▶ **WHAT IS EXPECTED**
The lines to copy are those with "placement" in them. Pull each one from the entries below.

BEGIN DATA UNDER STUDY

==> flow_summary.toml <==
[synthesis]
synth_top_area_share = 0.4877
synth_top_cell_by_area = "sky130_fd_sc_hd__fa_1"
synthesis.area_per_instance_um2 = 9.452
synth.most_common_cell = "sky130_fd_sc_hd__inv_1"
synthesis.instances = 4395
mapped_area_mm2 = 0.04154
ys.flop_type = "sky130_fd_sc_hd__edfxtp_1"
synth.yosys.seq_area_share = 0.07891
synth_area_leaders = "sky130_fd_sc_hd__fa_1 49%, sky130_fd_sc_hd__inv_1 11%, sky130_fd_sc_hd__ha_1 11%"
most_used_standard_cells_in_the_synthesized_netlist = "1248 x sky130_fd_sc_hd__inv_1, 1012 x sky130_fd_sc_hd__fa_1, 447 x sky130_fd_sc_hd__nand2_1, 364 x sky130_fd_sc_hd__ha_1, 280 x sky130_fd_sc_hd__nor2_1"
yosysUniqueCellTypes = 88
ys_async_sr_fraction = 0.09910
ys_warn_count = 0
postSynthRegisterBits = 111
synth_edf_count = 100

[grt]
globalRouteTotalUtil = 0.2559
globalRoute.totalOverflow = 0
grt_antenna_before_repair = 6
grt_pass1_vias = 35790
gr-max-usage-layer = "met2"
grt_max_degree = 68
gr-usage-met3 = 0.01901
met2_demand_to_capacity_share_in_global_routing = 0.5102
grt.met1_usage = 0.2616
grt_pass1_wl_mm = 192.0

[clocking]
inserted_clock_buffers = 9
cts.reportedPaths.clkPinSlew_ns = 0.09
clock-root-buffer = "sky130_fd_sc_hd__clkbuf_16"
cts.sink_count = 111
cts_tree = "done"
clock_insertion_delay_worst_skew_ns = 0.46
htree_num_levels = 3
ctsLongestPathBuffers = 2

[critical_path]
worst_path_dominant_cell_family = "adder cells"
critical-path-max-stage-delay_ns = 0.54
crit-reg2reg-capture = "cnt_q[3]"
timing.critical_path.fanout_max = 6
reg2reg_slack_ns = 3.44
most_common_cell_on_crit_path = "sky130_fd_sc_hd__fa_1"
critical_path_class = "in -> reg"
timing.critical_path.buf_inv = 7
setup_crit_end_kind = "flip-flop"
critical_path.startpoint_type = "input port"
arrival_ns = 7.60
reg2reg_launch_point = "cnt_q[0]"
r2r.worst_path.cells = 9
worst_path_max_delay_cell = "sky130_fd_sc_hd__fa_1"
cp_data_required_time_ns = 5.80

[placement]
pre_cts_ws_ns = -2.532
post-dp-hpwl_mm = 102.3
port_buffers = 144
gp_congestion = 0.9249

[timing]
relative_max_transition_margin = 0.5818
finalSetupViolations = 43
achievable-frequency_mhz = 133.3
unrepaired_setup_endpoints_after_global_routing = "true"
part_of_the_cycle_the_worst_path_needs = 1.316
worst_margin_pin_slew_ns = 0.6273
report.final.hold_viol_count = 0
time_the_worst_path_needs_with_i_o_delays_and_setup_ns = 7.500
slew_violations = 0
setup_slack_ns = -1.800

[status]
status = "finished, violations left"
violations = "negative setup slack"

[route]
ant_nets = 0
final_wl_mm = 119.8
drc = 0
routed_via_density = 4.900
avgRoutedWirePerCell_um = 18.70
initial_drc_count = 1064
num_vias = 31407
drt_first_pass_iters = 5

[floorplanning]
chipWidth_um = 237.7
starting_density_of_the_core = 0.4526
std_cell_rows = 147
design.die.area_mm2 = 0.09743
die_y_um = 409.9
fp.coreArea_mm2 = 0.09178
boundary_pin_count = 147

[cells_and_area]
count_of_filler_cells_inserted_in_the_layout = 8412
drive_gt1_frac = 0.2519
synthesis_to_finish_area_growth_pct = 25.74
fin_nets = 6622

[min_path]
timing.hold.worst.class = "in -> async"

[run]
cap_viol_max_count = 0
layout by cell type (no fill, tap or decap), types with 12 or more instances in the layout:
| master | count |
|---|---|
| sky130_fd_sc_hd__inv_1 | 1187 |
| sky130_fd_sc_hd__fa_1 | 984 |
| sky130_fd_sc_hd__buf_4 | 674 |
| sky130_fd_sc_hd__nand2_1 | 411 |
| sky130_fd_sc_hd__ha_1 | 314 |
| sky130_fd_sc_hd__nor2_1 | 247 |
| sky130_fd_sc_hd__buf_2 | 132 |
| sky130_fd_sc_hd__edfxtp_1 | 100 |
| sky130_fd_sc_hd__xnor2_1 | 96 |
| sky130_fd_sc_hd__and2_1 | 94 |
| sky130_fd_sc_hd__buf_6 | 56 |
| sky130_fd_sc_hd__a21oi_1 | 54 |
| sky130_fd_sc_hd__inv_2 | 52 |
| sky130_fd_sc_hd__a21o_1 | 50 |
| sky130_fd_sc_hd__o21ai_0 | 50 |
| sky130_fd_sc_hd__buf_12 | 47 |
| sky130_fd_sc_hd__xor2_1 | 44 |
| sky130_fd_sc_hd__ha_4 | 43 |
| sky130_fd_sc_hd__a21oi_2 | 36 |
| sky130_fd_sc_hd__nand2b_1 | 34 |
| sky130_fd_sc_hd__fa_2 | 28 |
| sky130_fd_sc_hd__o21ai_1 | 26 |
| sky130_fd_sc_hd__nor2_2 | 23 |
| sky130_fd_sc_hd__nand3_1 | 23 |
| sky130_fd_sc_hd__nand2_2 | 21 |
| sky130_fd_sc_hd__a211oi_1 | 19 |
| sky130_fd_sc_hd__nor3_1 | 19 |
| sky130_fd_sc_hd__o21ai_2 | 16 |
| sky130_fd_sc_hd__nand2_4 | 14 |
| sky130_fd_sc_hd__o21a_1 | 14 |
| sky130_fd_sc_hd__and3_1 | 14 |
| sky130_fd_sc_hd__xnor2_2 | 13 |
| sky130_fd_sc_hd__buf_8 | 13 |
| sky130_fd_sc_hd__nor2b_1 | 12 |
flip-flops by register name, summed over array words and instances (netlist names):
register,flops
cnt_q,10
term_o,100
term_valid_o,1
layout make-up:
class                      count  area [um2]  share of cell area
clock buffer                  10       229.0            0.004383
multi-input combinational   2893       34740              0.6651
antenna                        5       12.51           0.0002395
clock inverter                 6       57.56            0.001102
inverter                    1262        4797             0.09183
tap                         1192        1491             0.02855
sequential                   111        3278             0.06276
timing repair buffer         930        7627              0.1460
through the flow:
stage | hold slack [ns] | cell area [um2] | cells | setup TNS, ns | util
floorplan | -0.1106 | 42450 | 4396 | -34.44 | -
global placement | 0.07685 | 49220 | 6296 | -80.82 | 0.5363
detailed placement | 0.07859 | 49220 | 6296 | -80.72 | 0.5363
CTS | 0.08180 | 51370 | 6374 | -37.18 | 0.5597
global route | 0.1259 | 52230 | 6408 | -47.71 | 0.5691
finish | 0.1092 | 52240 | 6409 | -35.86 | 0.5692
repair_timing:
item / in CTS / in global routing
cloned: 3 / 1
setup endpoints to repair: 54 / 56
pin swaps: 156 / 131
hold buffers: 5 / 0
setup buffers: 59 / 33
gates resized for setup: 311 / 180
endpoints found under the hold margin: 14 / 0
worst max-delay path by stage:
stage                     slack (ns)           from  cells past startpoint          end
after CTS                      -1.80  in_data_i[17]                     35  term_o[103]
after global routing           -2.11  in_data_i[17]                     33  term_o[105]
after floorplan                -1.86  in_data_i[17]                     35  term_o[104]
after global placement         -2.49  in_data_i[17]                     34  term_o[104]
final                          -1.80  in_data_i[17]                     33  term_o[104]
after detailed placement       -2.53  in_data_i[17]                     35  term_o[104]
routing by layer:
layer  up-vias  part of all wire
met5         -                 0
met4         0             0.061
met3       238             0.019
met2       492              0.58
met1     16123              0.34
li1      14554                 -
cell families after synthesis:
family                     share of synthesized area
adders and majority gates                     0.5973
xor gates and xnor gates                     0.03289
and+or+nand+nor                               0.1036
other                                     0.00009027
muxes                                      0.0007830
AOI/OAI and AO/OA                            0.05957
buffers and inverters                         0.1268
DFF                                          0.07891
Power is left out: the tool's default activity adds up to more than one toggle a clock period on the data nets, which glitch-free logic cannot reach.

END DATA UNDER STUDY

▶ **YOUR SOLUTION**
[placement]
global placement | 0.07685 | 49220 | 6296 | -80.82 | 0.5363
detailed placement | 0.07859 | 49220 | 6296 | -80.72 | 0.5363
after global placement         -2.49  in_data_i[17]                     34  term_o[104]
after detailed placement       -2.53  in_data_i[17]                     35  term_o[104]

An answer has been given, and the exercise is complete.